↓↓↓

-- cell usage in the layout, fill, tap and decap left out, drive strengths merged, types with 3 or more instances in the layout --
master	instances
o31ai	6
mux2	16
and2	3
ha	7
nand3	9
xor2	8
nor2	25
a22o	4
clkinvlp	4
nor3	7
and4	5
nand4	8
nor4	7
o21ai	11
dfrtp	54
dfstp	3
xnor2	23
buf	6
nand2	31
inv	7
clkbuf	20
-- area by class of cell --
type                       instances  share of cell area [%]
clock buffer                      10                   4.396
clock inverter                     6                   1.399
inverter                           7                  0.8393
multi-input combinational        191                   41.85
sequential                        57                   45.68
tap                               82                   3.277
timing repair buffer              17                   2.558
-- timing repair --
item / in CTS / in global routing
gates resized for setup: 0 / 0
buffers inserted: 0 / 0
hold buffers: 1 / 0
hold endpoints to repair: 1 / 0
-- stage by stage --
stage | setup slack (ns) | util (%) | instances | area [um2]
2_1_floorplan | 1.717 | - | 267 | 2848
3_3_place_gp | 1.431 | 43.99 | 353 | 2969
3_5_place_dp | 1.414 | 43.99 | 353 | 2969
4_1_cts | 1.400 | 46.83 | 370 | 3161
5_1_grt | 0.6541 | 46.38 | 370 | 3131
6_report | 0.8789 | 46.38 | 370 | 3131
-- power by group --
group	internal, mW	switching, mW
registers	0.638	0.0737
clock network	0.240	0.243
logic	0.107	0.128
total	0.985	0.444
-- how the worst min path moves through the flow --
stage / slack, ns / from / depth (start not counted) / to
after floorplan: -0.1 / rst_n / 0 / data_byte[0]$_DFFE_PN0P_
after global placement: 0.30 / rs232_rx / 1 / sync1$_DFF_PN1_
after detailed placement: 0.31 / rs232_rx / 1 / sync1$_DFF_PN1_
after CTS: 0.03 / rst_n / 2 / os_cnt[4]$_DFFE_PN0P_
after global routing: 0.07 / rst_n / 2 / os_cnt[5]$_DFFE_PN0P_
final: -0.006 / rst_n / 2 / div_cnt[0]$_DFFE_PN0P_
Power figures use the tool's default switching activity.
[config.mk]
export PLATFORM = sky130hd
export DESIGN_NAME = fpalu_op_sequencer
export DESIGN_NICKNAME = d
export VERILOG_FILES = /design/src/rtl/fpalu_pkg.sv /design/src/rtl/fpalu_op_sequencer.sv
export SDC_FILE = /design/constraint.sdc
export NUM_CORES = 1
export LEC_CHECK = 0
export CAP_MARGIN = 20
export CORE_ASPECT_RATIO = 2
export CORE_MARGIN = 2
export CORE_UTILIZATION = 30
export CTS_CLUSTER_DIAMETER = 200
export CTS_CLUSTER_SIZE = 40
export DETAILED_ROUTE_END_ITERATION = 10
export GPL_ROUTABILITY_DRIVEN = 0
export PLACE_DENSITY = 0.63
export SETUP_SLACK_MARGIN = 0.5
export SLEW_MARGIN = 20
export SYNTH_ARGS = -nofsm -noshare
export SYNTH_HDL_FRONTEND = slang
export SYNTH_SLANG_ARGS = --single-unit
[constraint.sdc]
create_clock -name clk -period 1.7 [get_ports clk]
set_input_delay 0.255 -clock clk [delete_from_list [all_inputs] [get_ports clk]]
set_output_delay 0.255 -clock clk [all_outputs]
set_load 0.05 [all_outputs]
[src/rtl/fpalu_pkg.sv]
// fpalu_pkg: shared widths, selector codes and sequencer state encoding for the FPALU front end
package fpalu_pkg;
  localparam int WIDTH = 32;
  localparam int SEL_W = 3;
  localparam int NUM_OPS = 5;
  localparam int SETTLE_CYCLES = 2;
  localparam int CNT_W = 16;
  localparam logic [SEL_W-1:0] SEL_ADD = 3'd0;
  localparam logic [SEL_W-1:0] SEL_SUB = 3'd1;
  localparam logic [SEL_W-1:0] SEL_MUL = 3'd2;
  localparam logic [SEL_W-1:0] SEL_DIV = 3'd3;
  localparam logic [SEL_W-1:0] SEL_CMP = 3'd4;
  typedef enum logic [1:0] {IDLE, SETTLE, RESP} state_t;
endpackage

[src/rtl/fpalu_op_sequencer.sv]
// fpalu_op_sequencer: handshaked issue/capture front end for the combinational FPALU
module fpalu_op_sequencer #(
  parameter int WIDTH = fpalu_pkg::WIDTH,
  parameter int SEL_W = fpalu_pkg::SEL_W,
  parameter int NUM_OPS = fpalu_pkg::NUM_OPS,
  parameter int SETTLE_CYCLES = fpalu_pkg::SETTLE_CYCLES,
  parameter int CNT_W = fpalu_pkg::CNT_W
) (
  input  logic             clk,
  input  logic             rst_n,
  input  logic             req_valid,
  output logic             req_ready,
  input  logic [WIDTH-1:0] req_a,
  input  logic [WIDTH-1:0] req_b,
  input  logic [SEL_W-1:0] req_op,
  output logic [WIDTH-1:0] alu_a,
  output logic [WIDTH-1:0] alu_b,
  output logic [SEL_W-1:0] alu_sel,
  input  logic [WIDTH-1:0] alu_out,
  output logic             rsp_valid,
  input  logic             rsp_ready,
  output logic [WIDTH-1:0] rsp_result,
  output logic             rsp_err,
  output logic             busy,
  output logic [CNT_W-1:0] op_count,
  output logic [CNT_W-1:0] err_count
);
  import fpalu_pkg::*;
  localparam int CW = SETTLE_CYCLES > 1 ? $clog2(SETTLE_CYCLES) : 1;
  state_t state;
  logic [CW-1:0] cnt;
  logic accept, legal, settled;
  assign accept = req_valid && req_ready;
  assign legal = int'(req_op) < NUM_OPS;
  assign settled = cnt == CW'(SETTLE_CYCLES - 1);
  always_ff @(posedge clk or negedge rst_n) begin
    if (!rst_n) begin
      state <= IDLE;
      cnt <= '0;
      req_ready <= 1'b1;
      busy <= 1'b0;
      rsp_valid <= 1'b0;
      op_count <= '0;
      err_count <= '0;
    end else begin
      case (state)
        IDLE: if (accept) begin
          state <= legal ? SETTLE : RESP;
          cnt <= '0;
          req_ready <= 1'b0;
          busy <= 1'b1;
          rsp_valid <= !legal;
        end
        SETTLE: begin
          cnt <= cnt + 1'b1;
          if (settled) begin
            state <= RESP;
            rsp_valid <= 1'b1;
          end
        end
        RESP: if (rsp_ready) begin
          state <= IDLE;
          req_ready <= 1'b1;
          busy <= 1'b0;
          rsp_valid <= 1'b0;
          if (rsp_err) err_count <= err_count + 1'b1;
          else op_count <= op_count + 1'b1;
        end
        default: state <= IDLE;
      endcase
    end
  end
  // Illegal selectors never touch alu_*, so the FPALU inputs keep the last legal operands.
  always_ff @(posedge clk or negedge rst_n) begin
    if (!rst_n) begin
      alu_a <= '0;
      alu_b <= '0;
      alu_sel <= '0;
      rsp_result <= '0;
      rsp_err <= 1'b0;
    end else if (state == IDLE && accept) begin
      if (legal) begin
        alu_a <= req_a;
        alu_b <= req_b;
        alu_sel <= req_op;
      end else begin
        rsp_result <= '0;
        rsp_err <= 1'b1;
      end
    end else if (state == SETTLE && settled) begin
      rsp_result <= alu_out;
      rsp_err <= 1'b0;
    end
  end
endmodule

==> impl_metrics.yaml, run 1 <==
outcome:
  status: "finished, final reports clean"
sta:
  fin_ws_ps: 82.29
  fin_skew_ps: 8.052
  hold_viol_final: 0
  worstMarginPinSlew_ps: 348.8
  hold_ws_ps: 293.8
  setup_viol: 0
  slew_violations: 0
  rsz0062_at_grt: "true"
  max_slew_margin_pct: 76.75
  fin_crit_ps: 1618
  post-route-period-util_pct: 95.16
  fmax_ghz: 0.6182
worst_setup_path:
  cp.arrival_ps: 1910
  rrSetupSlack_ps: 80
  crit_type: "reg2reg"
  cp-end-kind: "flip-flop"
  path_max_fanout: 29
  required_ps: 1990
  critPathLaunchType: "flip-flop"
  r2r_start: "state[1]$_DFFE_PN0P_"
  worstReg2RegEnd: "alu_a[5]$_DFFE_PN0P_"
  reg2reg_depth: 6
placement:
  dpl_cell_area_um2: 8168
  port_buffers: 237
  dp_hpwl_um: 11400
  place_ws_ps: -138.4
yosys:
  synth_cell_types: 37
  synth-main-ff-cell: "dfrtp_1"
  yosys.area.top_type_share_pct: 61.28
  yosysSeqAreaShare_pct: 61.75
  syn-num-nets: 490
  yosys-top-cells-area: "dfrtp_1, mux2_4, mux2_2"
  synth-async-reset-ratio_pct: 100.0
  yosys_warnings: 0
  ys_ff_latch: 138
  synth_top_area_cell: "dfrtp_1"
  syn_avg_cell_area_um2: 14.68
  synth_common_cells: "dfrtp_1, mux2_4, a22o_1, mux2_2, xnor2_1"
  synth_cells: 381
  yosys.cell_count.top_type: "dfrtp_1"
  synth_area_um2: 5594
  synth_edf_count: 0
die:
  pin_count: 238
  coreArea_um2: 18310
  num_rows: 70
  start_util_pct: 30.56
  die-area_um2: 19820
  die_y_um: 197.1
  die_x_um: 100.6
drt:
  wl_um: 17020
  vias: 4632
  wl_per_cell_um: 17.24
  firstDrtPassIters: 4
  drcViolationCount: 0
  vias_per_cell: 4.693
  final_antenna_net_count: 0
  drt-initial-drc-count: 82
grt:
  grt-ovfl-total: 0
  grt_pass1_vias: 5174
  grt_use_total_pct: 16.92
  grt_pass1_wl_um: 25910
  antenna_found_initial: 0
  grt_max_degree: 61
power_and_ir_drop:
  vdd_drop_max_mv: 1.110
  swShare_pct: 41.12
  p_switching_mw: 8.571
  pwr-share-comb_pct: 53.8
  p_per_area_nw_per_um2: 2017
  intPower_mw: 12.27
  leakage_nw: 5.045
  power.total_mw: 20.84
  power_frac_seq_pct: 26.4
  clockPowerShare_pct: 19.8
cts:
  cts-root-buf: "clkbuf_16"
  path_clk_slew_ps: 60
  cts_buffers: 17
  cts_tree: "done"
  clk_latency_ps: 410
  cts_sinks: 138
  cts-htree-levels: 4
  clockBufferDepth: 2
cells_and_area:
  antenna_cells: 0
  drive_above_1_share_pct: 56.03
  finalInstanceArea_um2: 10330
  fin_util_pct: 56.45
  areaGrowthSynthToFinish_pct: 84.70
  nets: 867
run:
  cap_violations: 0
worst_hold_path:
  hold_path.class: "in2async"
## layout by cell type (no fill, tap or decap), types with 2 or more instances in the layout
cell,Yosys,routed
a21oi_1,9,5
nand2_1,14,13
nor2_1,15,6
mux2_2,28,26
dfrtp_2,0,22
nand3_1,6,5
buf_6,5,143
o21ai_1,1,3
bufinv_16,0,5
buf_12,0,6
clkinv_2,0,4
and3_1,8,5
a22o_1,32,32
nand2b_4,0,2
dfrtp_1,137,115
ha_1,6,3
nor2_2,0,3
nand4_1,9,9
ha_4,0,2
buf_4,1,122
a21oi_2,0,4
clkdlybuf4s50_1,0,101
xnor2_1,21,20
a31oi_1,2,2
nor4_4,1,2
xor2_1,9,9
mux2_4,40,42
clkinv_4,0,2
clkbuf_8,0,2
nor2_4,0,6
inv_1,7,5
and3_4,0,3
inv_2,0,2
clkbuf_16,0,17
nor3_2,0,2
## worst max-delay path: stages (launching register included)
cell and delay (ps):
dfrtp_1 380, inv_2 70, ha_4 160, and3_4 160, nand2_4 120, buf_12 240
mux2_2 360
## flip-flops by register name, indices dropped and copies added, names as in the netlist
register and flops:
rsp_valid 1, rsp_err 1, alu_sel 3, req_ready 1, rsp_result 32, op_count 16, alu_b 32, state 2
cnt 1, err_count 16, alu_a 32, busy 1
## kinds of logic (layout without fill, tap and decap cells)
group / count (synthesis) / after routing / synth area share (%)
multiplexers: 68 / 68 / 16.37
adder cells (fa/ha/maj): 6 / 6 / 1.342
flip-flops: 138 / 138 / 61.75
XOR/XNOR: 30 / 30 / 4.697
AND/OR/NAND/NOR: 67 / 67 / 6.553
AO/OA/AOI/OAI: 50 / 50 / 6.889
buffers and inverters: 22 / 412 / 2.393
## worst max-delay path by stage
stage,end,from,cells after the start,slack (ps)
global route,op_count[15]$_DFFE_PN0P_,state[0]$_DFFE_PN0P_,6,3
CTS,alu_a[5]$_DFFE_PN0P_,state[0]$_DFFE_PN0P_,6,80
finish,alu_a[5]$_DFFE_PN0P_,state[1]$_DFFE_PN0P_,6,80
floorplan,alu_a[0]$_DFFE_PN0P_,req_ready$_DFFE_PN1P_,6,-90
detailed placement,alu_b[21]$_DFFE_PN0P_,req_op[1],5,-140
global placement,alu_b[3]$_DFFE_PN0P_,req_op[1],5,-100
## metal layers
| layer | track usage, % | vias to the layer above | share of wire, % |
|---|---|---|---|
| li1 | - | 2118 | - |
| met1 | 17.13 | 2283 | 35 |
| met2 | 31.12 | 186 | 56 |
| met3 | 4.211 | 45 | 5.0 |
| met4 | 8.929 | 0 | 3.9 |
| met5 | 0 | - | 0 |
## power by group through the flow
| stage | clock, mW | sequential [mW] | combinational (mW) |
|---|---|---|---|
| final | 4.12 | 5.51 | 11.2 |
| after global routing | 4.36 | 5.64 | 11.7 |
| after CTS | 4.24 | 5.49 | 10.7 |
| after detailed placement | 0 | 5.39 | 9.11 |
| after global placement | 0 | 5.34 | 8.97 |
| after floorplan | 0 | 9.35 | 2.07 |
## stage by stage
step	cells	TNS (ps)
after CTS	946	0
final	987	0
after global placement	842	-5584
after floorplan	381	-3683
after detailed placement	842	-8061
after global routing	987	0
## timing repair
item | CTS | global route
hold buffers | 1 | 0
endpoints found under the hold margin | 29 | 0
setup endpoints to repair | 270 | 272
setup buffers | 71 | 41
pin swaps | 11 | 15
gates cloned | 0 | 0
resized for setup | 150 | 24
## final cells by class
class                      instances  area [um2]
fill                            1501        7973
timing repair buffer             373        3667
sequential                       138        3486
multi-input combinational        221        2231
clock buffer                      20       456.7
tap                              216       270.3
clock inverter                    12       195.2
inverter                           7       26.28
No activity file was read; power rests on OpenSTA's default activity.
==> run 2, diff against run 1 <==
SKIP_CTS_REPAIR_TIMING = 1   (was default)
==> run 2 against run 1 <==
Sequential power about the same. Register-to-register slack is essentially flat. Sequential share of layout area rose by 2.0 points. Die area did not move. Setup slack better by 8.1 ps.
==> impl_metrics.yaml, run 2 (same netlist as run 1, synthesis figures left out) <==
outcome:
  status: "finished, final reports clean"
sta:
  max_slew_margin_pct: 76.95
  hold_viol_final: 0
  setup_viol: 0
  worstMarginPinSlew_ps: 345.8
  fin_setup_tns_ps: 0
  hold_ws_ps: 290.4
  slew_violations: 0
  rsz0062_at_grt: "true"
  post-route-period-util_pct: 94.68
  fin_crit_ps: 1610
  fmax_ghz: 0.6213
  fin_skew_ps: 9.170
cells_and_area:
  antenna_cells: 0
  nets: 812
  biggestRegsByFlops: "alu_a x32, alu_b x32, rsp_result x32"
  most-common-layout-cells: "dfrtp_1, buf_4, clkdlybuf4s50_1"
  nFillCells: 1566
  drive_above_1_share_pct: 52.93
  final_common_cell: "dfrtp_1"
  multi_input_area_um2: 2223
  seqCellArea_um2: 3488
  areaGrowthSynthToFinish_pct: 74.35
  fin_cells: 932
cts:
  cts_sinks: 138
  path_clk_slew_ps: 60
  clk_latency_ps: 410
  cts-root-buf: "clkbuf_16"
  cts-htree-levels: 4
  cts_buffers: 17
  cts_tree: "done"
  clockBufferDepth: 2
power_and_ir_drop:
  pwr-share-comb_pct: 51.3
  vdd_drop_max_mv: 1.110
  swShare_pct: 42.10
  power_frac_seq_pct: 27.8
  intPower_mw: 11.42
  p_per_area_nw_per_um2: 2023
  p_switching_mw: 8.308
  clockPowerShare_pct: 20.8
  leakage_nw: 4.695
die:
  num_rows: 70
  die_y_um: 197.1
  start_util_pct: 30.56
  coreArea_um2: 18310
  pin_count: 238
  die_x_um: 100.6
  die-area_um2: 19820
drt:
  vias_per_cell: 4.715
  final_antenna_net_count: 0
  wl_per_cell_um: 17.42
  wl_um: 16230
  vias: 4394
  drcViolationCount: 0
  firstDrtPassIters: 4
  drt-initial-drc-count: 71
grt:
  grt-ovfl-total: 0
  grt_pass1_wl_um: 24010
  grt_pass1_vias: 4668
  antenna_found_initial: 0
  grt_max_degree: 61
  grt_use_total_pct: 15.67
worst_setup_path:
  cp.arrival_ps: 1900
  required_ps: 1990
  cp-end-kind: "flip-flop"
  path_max_fanout: 29
  critPathLaunchType: "flip-flop"
  crit_type: "reg2reg"
placement:
  port_buffers: 237
  dp_hpwl_um: 11400
  dp.cells: 842
run:
  cap_violations: 0
worst_hold_path:
  hold_path.class: "in2async"
-- run 2: layout make-up --
| class | instances | area share, % |
|---|---|---|
| tap | 216 | 2.771 |
| clock buffer | 20 | 4.682 |
| clock inverter | 12 | 2.001 |
| sequential | 138 | 35.77 |
| multi-input combinational | 221 | 22.80 |
| timing repair buffer | 318 | 31.71 |
| inverter | 7 | 0.2694 |
-- run 2: final timing paths --
kind,startpoint,to,slack [ps],depth (start not counted)
worst min-delay path,rst_n,op_count[8]$_DFFE_PN0P_,290,2
worst max register to register,state[1]$_DFFE_PN0P_,alu_a[5]$_DFFE_PN0P_,90,6
worst min register to register,err_count[7]$_DFFE_PN0P_,err_count[7]$_DFFE_PN0P_,490,1
max in group asynchronous,rst_n,err_count[6]$_DFFE_PN0P_,740,3
worst max-delay path,state[1]$_DFFE_PN0P_,alu_a[5]$_DFFE_PN0P_,90,6
min in group clk,alu_out[4],rsp_result[4]$_DFFE_PN0P_,440,2
-- run 2: metrics by stage --
step / power (mW) / area, um2 / utilization (%) / worst slack, ps
final: 19.73 / 9753 / 53.28 / 90.39
after detailed placement: 14.50 / 8168 / 44.62 / -138.4
after CTS: 18.72 / 8820 / 48.18 / 81.24
after global routing: 20.54 / 9753 / 53.28 / 18.50
after floorplan: 11.42 / 5752 / - / -92.07
after global placement: 14.31 / 8168 / 44.62 / -100.7
-- run 2: per-layer routing --
metal / GRT usage [%] / share of wire, %
met1: 16.55 / 36
met2: 27.94 / 55
met3: 4.140 / 5.4
met4: 8.219 / 3.9
met5: 0 / 0
-- run 2: power groups by stage --
stage	Sequential, mW	Combinational (mW)	Clock (mW)
floorplan	9.35	2.07	0
global placement	5.34	8.97	0
finish	5.49	10.1	4.11
CTS	5.37	9.12	4.24
detailed placement	5.39	9.11	0
global route	5.63	10.5	4.37
-- run 2: worst max-delay path: stages, from the launching register on --
cell and delay [ps]:
dfrtp_1 380, inv_2 70, ha_4 160, and3_4 150, nand2_4 120, buf_12 230, mux2_2 360
==> run 3, diff against run 2 <==
CORE_MARGIN = default   (was 2)
==> run 3 against run 2 <==
Highest routed layer unchanged. Clock skew is 3.6 ps lower. Die area decreased by 3.0%. Power increased by 5.2%. Largest cell class is now non-clock buffers. Critical endpoint is now alu_b[4]$_DFFE_PN0P_. Sequential power rose by 2%.
==> impl_metrics.yaml, run 3 (same netlist as run 1, synthesis figures left out) <==
outcome:
  status: "finished, final reports clean"
sta:
  fin_setup_tns_ps: 0
  post-route-period-util_pct: 98.37
  slew_violations: 0
  max_slew_margin_pct: 73.32
  fmax_ghz: 0.5980
  hold_viol_final: 0
  worstMarginPinSlew_ps: 400.1
  setup_viol: 0
  fin_skew_ps: 5.531
  rsz0062_at_grt: "true"
  fin_crit_ps: 1672
grt:
  grt_max_degree: 59
  antenna_found_initial: 0
  grt_pass1_wl_um: 23850
  grt_pass1_vias: 4571
  grt_use_total_pct: 16.22
  grt-ovfl-total: 0
cts:
  cts-root-buf: "clkbuf_16"
  cts_tree: "done"
  cts_sinks: 138
  path_clk_slew_ps: 60
  cts_buffers: 17
  clk_latency_ps: 420
  cts-htree-levels: 4
  clockBufferDepth: 2
worst_setup_path:
  crit_slowest_cell: "dfrtp_1"
  crit_type: "reg2reg"
  cp.arrival_ps: 1980
  cp_cell_sequence: "inv_2 > ha_4 > and3_4 > nand2_8 > clkbuf_16 > mux2_4"
  required_ps: 2000
  path_max_fanout: 8
  critPathLaunchType: "flip-flop"
  cp-end-kind: "flip-flop"
  critPathMaxStageDelay_ps: 390
cells_and_area:
  biggestRegsByFlops: "alu_a x32, alu_b x32, rsp_result x32"
  multi_input_area_um2: 2340
  drive_above_1_share_pct: 54.77
  nFillCells: 1487
  antenna_cells: 0
  final_common_cell: "buf_6"
  seqCellArea_um2: 3487
  nets: 830
  most-common-layout-cells: "buf_6, dfrtp_1, clkdlybuf4s50_1"
  areaGrowthSynthToFinish_pct: 85.89
  fin_util_pct: 56.81
  finalInstanceArea_um2: 10400
die:
  die_x_um: 98.56
  start_util_pct: 30.56
  die-area_um2: 19230
  pin_count: 238
  coreArea_um2: 18310
  num_rows: 70
  die_y_um: 195.1
drt:
  wl_um: 17530
  final_antenna_net_count: 0
  wl_per_cell_um: 18.45
  drcViolationCount: 0
  firstDrtPassIters: 4
  vias: 4496
  drt-initial-drc-count: 77
  vias_per_cell: 4.733
power_and_ir_drop:
  vdd_drop_max_mv: 1.209
  leakage_nw: 5.016
  p_per_area_nw_per_um2: 1995
placement:
  port_buffers: 237
  dpl_cell_area_um2: 8165
  dp_hpwl_um: 11320
worst_hold_path:
  hold_path.class: "in2async"
run:
  cap_violations: 0
run 3: final timing paths:
check	from	endpoint	slack [ps]	cells after the start
worst max-delay path	state[0]$_DFFE_PN0P_	alu_b[4]$_DFFE_PN0P_	30	6
worst min-delay path	rst_n	op_count[9]$_DFFE_PN0P_	320	2
worst max register to register	state[0]$_DFFE_PN0P_	alu_b[4]$_DFFE_PN0P_	30	6
worst min register to register	err_count[7]$_DFFE_PN0P_	err_count[7]$_DFFE_PN0P_	510	1
max in group asynchronous	rst_n	rsp_result[1]$_DFFE_PN0P_	740	3
min in group clk	alu_out[26]	rsp_result[26]$_DFFE_PN0P_	440	2
run 3: worst max-delay path: cells and delay by family, from the launching register on:
| kind | cells | cell delay [ps] |
|---|---|---|
| adders and majority gates | 1 | 140 |
| and+or+nand+nor | 2 | 370 |
| buffers and inverters | 2 | 330 |
| DFF | 1 | 390 |
| muxes | 1 | 310 |
run 3: per-stage QoR:
step / hold slack [ps] / cells / setup slack [ps] / power (mW)
5_1_grt: 335.8 / 950 / -35.48 / 21.56
3_3_place_gp: 187.1 / 840 / -150.4 / 14.29
3_5_place_dp: 194.4 / 840 / -181.0 / 14.47
6_report: 315.5 / 950 / 27.75 / 20.75
4_1_cts: -259.9 / 872 / 8.103 / 18.70
2_1_floorplan: -40.59 / 381 / -92.07 / 11.42
run 3: area by class of cell:
type,instances,area share [%]
timing repair buffer,335,34.81
multi-input combinational,222,22.50
sequential,138,33.53
inverter,7,0.2527
clock buffer,25,4.765
clock inverter,7,1.540
tap,216,2.599
run 3: routing by layer:
metal | global-route usage (%) | share of wire, % | vias to the layer above
met3 | 3.973 | 4.6 | 41
met4 | 9.121 | 3.7 | 0
met5 | 0 | 0 | -
li1 | - | - | 2041
met1 | 16.72 | 35 | 2227
met2 | 29.53 | 57 | 187
run 3: where the power goes:
part	switching, mW	total [mW]	internal, mW
Clock	1.37	4.13	2.76
Combinational	6.10	11.0	4.93
Sequential	1.06	5.59	4.53
Total	8.53	20.8	12.2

↑↑↑

TO DO
Your answer should be the lines of the listing above between the line holding "busy <= 1'b1;" and the line holding "syn-num-nets: 490", inclusive, restated word for word and alone.

WRITTEN RESPONSE
          busy <= 1'b1;
          rsp_valid <= !legal;
        end
        SETTLE: begin
          cnt <= cnt + 1'b1;
          if (settled) begin
            state <= RESP;
            rsp_valid <= 1'b1;
          end
        end
        RESP: if (rsp_ready) begin
          state <= IDLE;
          req_ready <= 1'b1;
          busy <= 1'b0;
          rsp_valid <= 1'b0;
          if (rsp_err) err_count <= err_count + 1'b1;
          else op_count <= op_count + 1'b1;
        end
        default: state <= IDLE;
      endcase
    end
  end
  // Illegal selectors never touch alu_*, so the FPALU inputs keep the last legal operands.
  always_ff @(posedge clk or negedge rst_n) begin
    if (!rst_n) begin
      alu_a <= '0;
      alu_b <= '0;
      alu_sel <= '0;
      rsp_result <= '0;
      rsp_err <= 1'b0;
    end else if (state == IDLE && accept) begin
      if (legal) begin
        alu_a <= req_a;
        alu_b <= req_b;
        alu_sel <= req_op;
      end else begin
        rsp_result <= '0;
        rsp_err <= 1'b1;
      end
    end else if (state == SETTLE && settled) begin
      rsp_result <= alu_out;
      rsp_err <= 1'b0;
    end
  end
endmodule

==> impl_metrics.yaml, run 1 <==
outcome:
  status: "finished, final reports clean"
sta:
  fin_ws_ps: 82.29
  fin_skew_ps: 8.052
  hold_viol_final: 0
  worstMarginPinSlew_ps: 348.8
  hold_ws_ps: 293.8
  setup_viol: 0
  slew_violations: 0
  rsz0062_at_grt: "true"
  max_slew_margin_pct: 76.75
  fin_crit_ps: 1618
  post-route-period-util_pct: 95.16
  fmax_ghz: 0.6182
worst_setup_path:
  cp.arrival_ps: 1910
  rrSetupSlack_ps: 80
  crit_type: "reg2reg"
  cp-end-kind: "flip-flop"
  path_max_fanout: 29
  required_ps: 1990
  critPathLaunchType: "flip-flop"
  r2r_start: "state[1]$_DFFE_PN0P_"
  worstReg2RegEnd: "alu_a[5]$_DFFE_PN0P_"
  reg2reg_depth: 6
placement:
  dpl_cell_area_um2: 8168
  port_buffers: 237
  dp_hpwl_um: 11400
  place_ws_ps: -138.4
yosys:
  synth_cell_types: 37
  synth-main-ff-cell: "dfrtp_1"
  yosys.area.top_type_share_pct: 61.28
  yosysSeqAreaShare_pct: 61.75
  syn-num-nets: 490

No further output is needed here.